Hi NVIDIA team,
I am using TensorRT 10.9 on Ubuntu 24 in a C++ application to perform inference with a model converted from ONNX.
The model input is 512x512 images, and I want to run batch inference with batch size 2 using enqueueV3.
My workflow is as follows:
- I crop two regions from a full HD (1920x1080) image:
- Crop1: (640,0,640,580) → resized to 512x512
- Crop2: (0,0,1920,1080) → resized to 512x512
- I prepare a contiguous input buffer for the two crops in NCHW format.

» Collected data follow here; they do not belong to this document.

<file path="src/rtl/rr_burst_arbiter_pkg.sv">
// Shared types and helpers for the round-robin burst arbiter.
// Optional feature macro: ARB_STATS_EN (see rr_burst_arbiter.sv).
package rr_burst_arbiter_pkg;

    localparam int DEF_N_REQ     = 4;
    localparam int DEF_DATA_W    = 32;
    localparam int DEF_MAX_BEATS = 16;

    typedef enum logic {
        IDLE = 1'b0,
        BUSY = 1'b1
    } arb_state_e;

    // Next requester index after ptr, wrapping n-1 back to 0.
    function automatic int rr_next(input int ptr, input int n);
        return (ptr >= n - 1) ? 0 : ptr + 1;
    endfunction

endpackage

</file>
<file path="src/rtl/rr_burst_arbiter_if.sv">
// Requester-side and shared-channel signals of the burst arbiter.
// slave: arbiter view, master: requester/sink (bench) view.
interface rr_burst_arbiter_if #(
    parameter int N_REQ  = 4,
    parameter int DATA_W = 32,
    parameter int ID_W   = $clog2(N_REQ)
);
    logic [N_REQ-1:0]        s_valid;
    logic [N_REQ*DATA_W-1:0] s_data;
    logic [N_REQ-1:0]        s_last;
    logic [N_REQ-1:0]        s_ready;
    logic                    m_valid;
    logic [DATA_W-1:0]       m_data;
    logic                    m_last;
    logic [ID_W-1:0]         m_id;
    logic                    m_ready;
    logic                    busy;

    modport slave (
        input  s_valid, s_data, s_last, m_ready,
        output s_ready, m_valid, m_data, m_last, m_id, busy
    );

    modport master (
        output s_valid, s_data, s_last, m_ready,
        input  s_ready, m_valid, m_data, m_last, m_id, busy
    );
endinterface

</file>
<file path="src/rtl/rr_burst_arbiter_rr_pick.sv">
// Combinational round-robin pick: rotate requests so that ptr is
// position 0, take the lowest set position, map it back to an index.
module rr_burst_arbiter_rr_pick #(
    parameter int N_REQ = 4,
    parameter int PTR_W = $clog2(N_REQ)
) (
    input  logic [N_REQ-1:0] i_req,
    input  logic [PTR_W-1:0] i_ptr,
    output logic             o_any,
    output logic [PTR_W-1:0] o_idx
);
    logic [PTR_W-1:0] w_pos [N_REQ];
    logic [N_REQ-1:0] w_rot;

    // Position gi of the rotated vector holds request (ptr+gi) mod N_REQ.
    generate
        for (genvar gi = 0; gi < N_REQ; gi++) begin : g_rot
            logic [PTR_W:0] w_sum;
            assign w_sum      = {1'b0, i_ptr} + (PTR_W+1)'(gi);
            assign w_pos[gi]  = (w_sum >= (PTR_W+1)'(N_REQ)) ?
                                PTR_W'(w_sum - (PTR_W+1)'(N_REQ)) : PTR_W'(w_sum);
            assign w_rot[gi]  = i_req[w_pos[gi]];
        end
    endgenerate

    // Priority-encode the rotated vector; lowest position wins.
    always_comb begin
        o_any = |w_rot;
        o_idx = '0;
        for (int k = N_REQ - 1; k >= 0; k--) begin
            if (w_rot[k]) o_idx = w_pos[k];
        end
    end
endmodule

</file>
<file path="src/rtl/rr_burst_arbiter.sv">
// Round-robin arbiter sharing one valid/ready channel among N_REQ
// requesters; a grant is held for a whole burst or MAX_BEATS beats.
// Optional: define ARB_STATS_EN to add per-requester grant counters.
module rr_burst_arbiter
    import rr_burst_arbiter_pkg::*;
#(
    parameter int N_REQ     = DEF_N_REQ,
    parameter int DATA_W    = DEF_DATA_W,
    parameter int MAX_BEATS = DEF_MAX_BEATS
) (
    input  logic                  clk,
    input  logic                  rst,
    rr_burst_arbiter_if.slave     bus
`ifdef ARB_STATS_EN
    ,
    output logic [N_REQ*16-1:0]   grant_cnt
`endif
);
    localparam int ID_W  = $clog2(N_REQ);
    localparam int CNT_W = $clog2(MAX_BEATS + 1);

    arb_state_e       r_state, w_state_next;
    logic [ID_W-1:0]  r_ptr, w_ptr_next;
    logic [ID_W-1:0]  r_grant, w_grant_next;
    logic [CNT_W-1:0] r_beat_cnt, w_beat_cnt_next;
    logic             w_any;
    logic [ID_W-1:0]  w_pick;
    logic             w_beat;

    rr_burst_arbiter_rr_pick #(
        .N_REQ (N_REQ),
        .PTR_W (ID_W)
    ) u_pick (
        .i_req (bus.s_valid),
        .i_ptr (r_ptr),
        .o_any (w_any),
        .o_idx (w_pick)
    );

    // State, pointer, grant and beat counter registers.
    always_ff @(posedge clk or posedge rst) begin
        if (rst) begin
            r_state    <= IDLE;
            r_ptr      <= '0;
            r_grant    <= '0;
            r_beat_cnt <= '0;
        end else begin
            r_state    <= w_state_next;
            r_ptr      <= w_ptr_next;
            r_grant    <= w_grant_next;
            r_beat_cnt <= w_beat_cnt_next;
        end
    end

    // Next state and channel muxing; in BUSY the granted source passes straight through.
    always_comb begin
        w_state_next    = r_state;
        w_ptr_next      = r_ptr;
        w_grant_next    = r_grant;
        w_beat_cnt_next = r_beat_cnt;
        w_beat          = 1'b0;
        bus.s_ready     = '0;
        bus.m_valid     = 1'b0;
        bus.m_data      = '0;
        bus.m_last      = 1'b0;
        bus.m_id        = '0;
        bus.busy        = 1'b0;
        unique case (r_state)
            IDLE: begin
                if (w_any) begin
                    w_grant_next    = w_pick;
                    w_beat_cnt_next = '0;
                    w_state_next    = BUSY;
                end
            end
            BUSY: begin
                bus.busy             = 1'b1;
                bus.m_valid          = bus.s_valid[r_grant];
                bus.m_data           = bus.s_data[int'(r_grant)*DATA_W +: DATA_W];
                bus.m_last           = bus.s_last[r_grant];
                bus.m_id             = r_grant;
                bus.s_ready[r_grant] = bus.m_ready;
                w_beat               = bus.s_valid[r_grant] && bus.m_ready;
                if (w_beat) begin
                    if (bus.s_last[r_grant] || (r_beat_cnt == CNT_W'(MAX_BEATS - 1))) begin
                        w_ptr_next      = ID_W'(rr_next(int'(r_grant), N_REQ));
                        w_beat_cnt_next = '0;
                        w_state_next    = IDLE;
                    end else begin
                        w_beat_cnt_next = r_beat_cnt + 1'b1;
                    end
                end
            end
            default: w_state_next = IDLE;
        endcase
    end

`ifdef ARB_STATS_EN
    generate
        for (genvar gi = 0; gi < N_REQ; gi++) begin : g_stats
            logic [15:0] r_grant_cnt;
            // Count grants issued to requester gi, saturating at all-ones.
            always_ff @(posedge clk or posedge rst) begin
                if (rst) begin
                    r_grant_cnt <= '0;
                end else if ((r_state == IDLE) && w_any && (w_pick == ID_W'(gi))
                             && (r_grant_cnt != 16'hFFFF)) begin
                    r_grant_cnt <= r_grant_cnt + 16'd1;
                end
            end
            assign grant_cnt[gi*16 +: 16] = r_grant_cnt;
        end
    endgenerate
`endif

endmodule

</file>
<file path="src/flat_wrapper.sv">
// flat-port wrapper written by rule: the top's interface ports become plain ports
module rr_burst_arbiter_flat import rr_burst_arbiter_pkg::*;
#(
    parameter int N_REQ     = DEF_N_REQ,
    parameter int DATA_W    = DEF_DATA_W,
    parameter int MAX_BEATS = DEF_MAX_BEATS
)
  (clk, rst, bus_s_valid, bus_s_data, bus_s_last, bus_m_ready, bus_s_ready, bus_m_valid, bus_m_data, bus_m_last, bus_m_id, bus_busy);
  rr_burst_arbiter_if #(.N_REQ(N_REQ), .DATA_W(DATA_W)) bus_i ();
  input  logic clk;
  input  logic rst;
  input wire logic [$bits(bus_i.s_valid)-1:0] bus_s_valid;
  input wire logic [$bits(bus_i.s_data)-1:0] bus_s_data;
  input wire logic [$bits(bus_i.s_last)-1:0] bus_s_last;
  input wire logic [$bits(bus_i.m_ready)-1:0] bus_m_ready;
  output wire logic [$bits(bus_i.s_ready)-1:0] bus_s_ready;
  output wire logic [$bits(bus_i.m_valid)-1:0] bus_m_valid;
  output wire logic [$bits(bus_i.m_data)-1:0] bus_m_data;
  output wire logic [$bits(bus_i.m_last)-1:0] bus_m_last;
  output wire logic [$bits(bus_i.m_id)-1:0] bus_m_id;
  output wire logic [$bits(bus_i.busy)-1:0] bus_busy;
  assign bus_i.s_valid = bus_s_valid;
  assign bus_i.s_data = bus_s_data;
  assign bus_i.s_last = bus_s_last;
  assign bus_i.m_ready = bus_m_ready;
  assign bus_s_ready = bus_i.s_ready;
  assign bus_m_valid = bus_i.m_valid;
  assign bus_m_data = bus_i.m_data;
  assign bus_m_last = bus_i.m_last;
  assign bus_m_id = bus_i.m_id;
  assign bus_busy = bus_i.busy;
  rr_burst_arbiter #(.N_REQ(N_REQ), .DATA_W(DATA_W), .MAX_BEATS(MAX_BEATS)) u_core (.clk(clk), .rst(rst), .bus(bus_i));
endmodule
</file>
===== src/rtl/symbol_stream_pkg.sv =====
// Shared types and elaboration helpers for the symbol stream source.
package symbol_stream_pkg;

  typedef enum logic [1:0] {
    IDLE = 2'd0,
    RUN  = 2'd1,
    FIN  = 2'd2
  } state_t;

  function automatic int unsigned syms_per_word(input int unsigned word_w,
                                                input int unsigned sym_w);
    return word_w / sym_w;
  endfunction

  // Word must split evenly into symbols, pacing must be at least one cycle,
  // and the FIFO depth must be a power of two for the wrap-bit pointers.
  function automatic bit params_ok(input int unsigned word_w,
                                   input int unsigned sym_w,
                                   input int unsigned rate,
                                   input int unsigned depth);
    return (sym_w != 0) && ((word_w % sym_w) == 0) && (rate >= 1) &&
           (depth >= 2) && ((depth & (depth - 1)) == 0);
  endfunction

endpackage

- I call setInputShape() on the execution context with batch size 2 before each enqueueV3 call.
- I copy the input buffer to the device and call enqueueV3().
- I copy the output buffer back to host.
Problem:
- The output coordinates for batch 1 and batch 2 are almost identical,
even though the crops are different.
- I have confirmed that the input buffer contains the correct data for both batches.
- Zero-clearing the output buffer before inference does not change the result.
Questions:
- Is there something I might be missing when performing batch inference with enqueueV3 in TensorRT 10.9 C++?
- Could this be related to how fixed output buffers are used with dynamic/batch sizes?
Any guidance or examples would be greatly appreciated.
Thanks in advance!
Hi, following up on this thread —
I wanted to clarify that the model we are using does support dynamic batching.
Steps we used to confirm:
1️⃣ Check ONNX model in Netron
-
The output layer Identity:0 shows shape batch x 6, indicating that the batch dimension is variable.
-
This confirms the ONNX model is dynamic-batch ready.
2️⃣ ONNX → TensorRT conversion
-
We use the following script to generate the TRT engine.
-
The script explicitly sets --minShapes, --optShapes, and --maxShapes to allow dynamic inference for batch sizes 1–4.
#!/bin/bash
# ONNX -> TensorRT engine (dynamic batch)
ONNX_FILE=$1
if [ -z "$ONNX_FILE" ]; then
echo "*** ERROR: Please specify an ONNX file."
exit 1
fi
TRT_FILE="${ONNX_FILE%.onnx}.trt"
VENV_PATH="/opt/temp/tf_env"
echo "Activating virtual environment: $VENV_PATH/.venv"
source "${VENV_PATH}/.venv/bin/activate"
trtexec \
--onnx="$ONNX_FILE" \
--saveEngine="$TRT_FILE" \
--minShapes=input:0:1x3x512x512 \
--optShapes=input:0:2x3x512x512 \
--maxShapes=input:0:4x3x512x512 \
--fp16 \
--verbose
if [ $? -eq 0 ]; then
echo "$TRT_FILE has been created."
echo "Dynamic inference supported for batch sizes 1–4."
else
echo "*** ERROR: Failed to create TensorRT engine."
fi
deactivate
✅ Key points:
This should help confirm that the model and engine are dynamic-batch ready.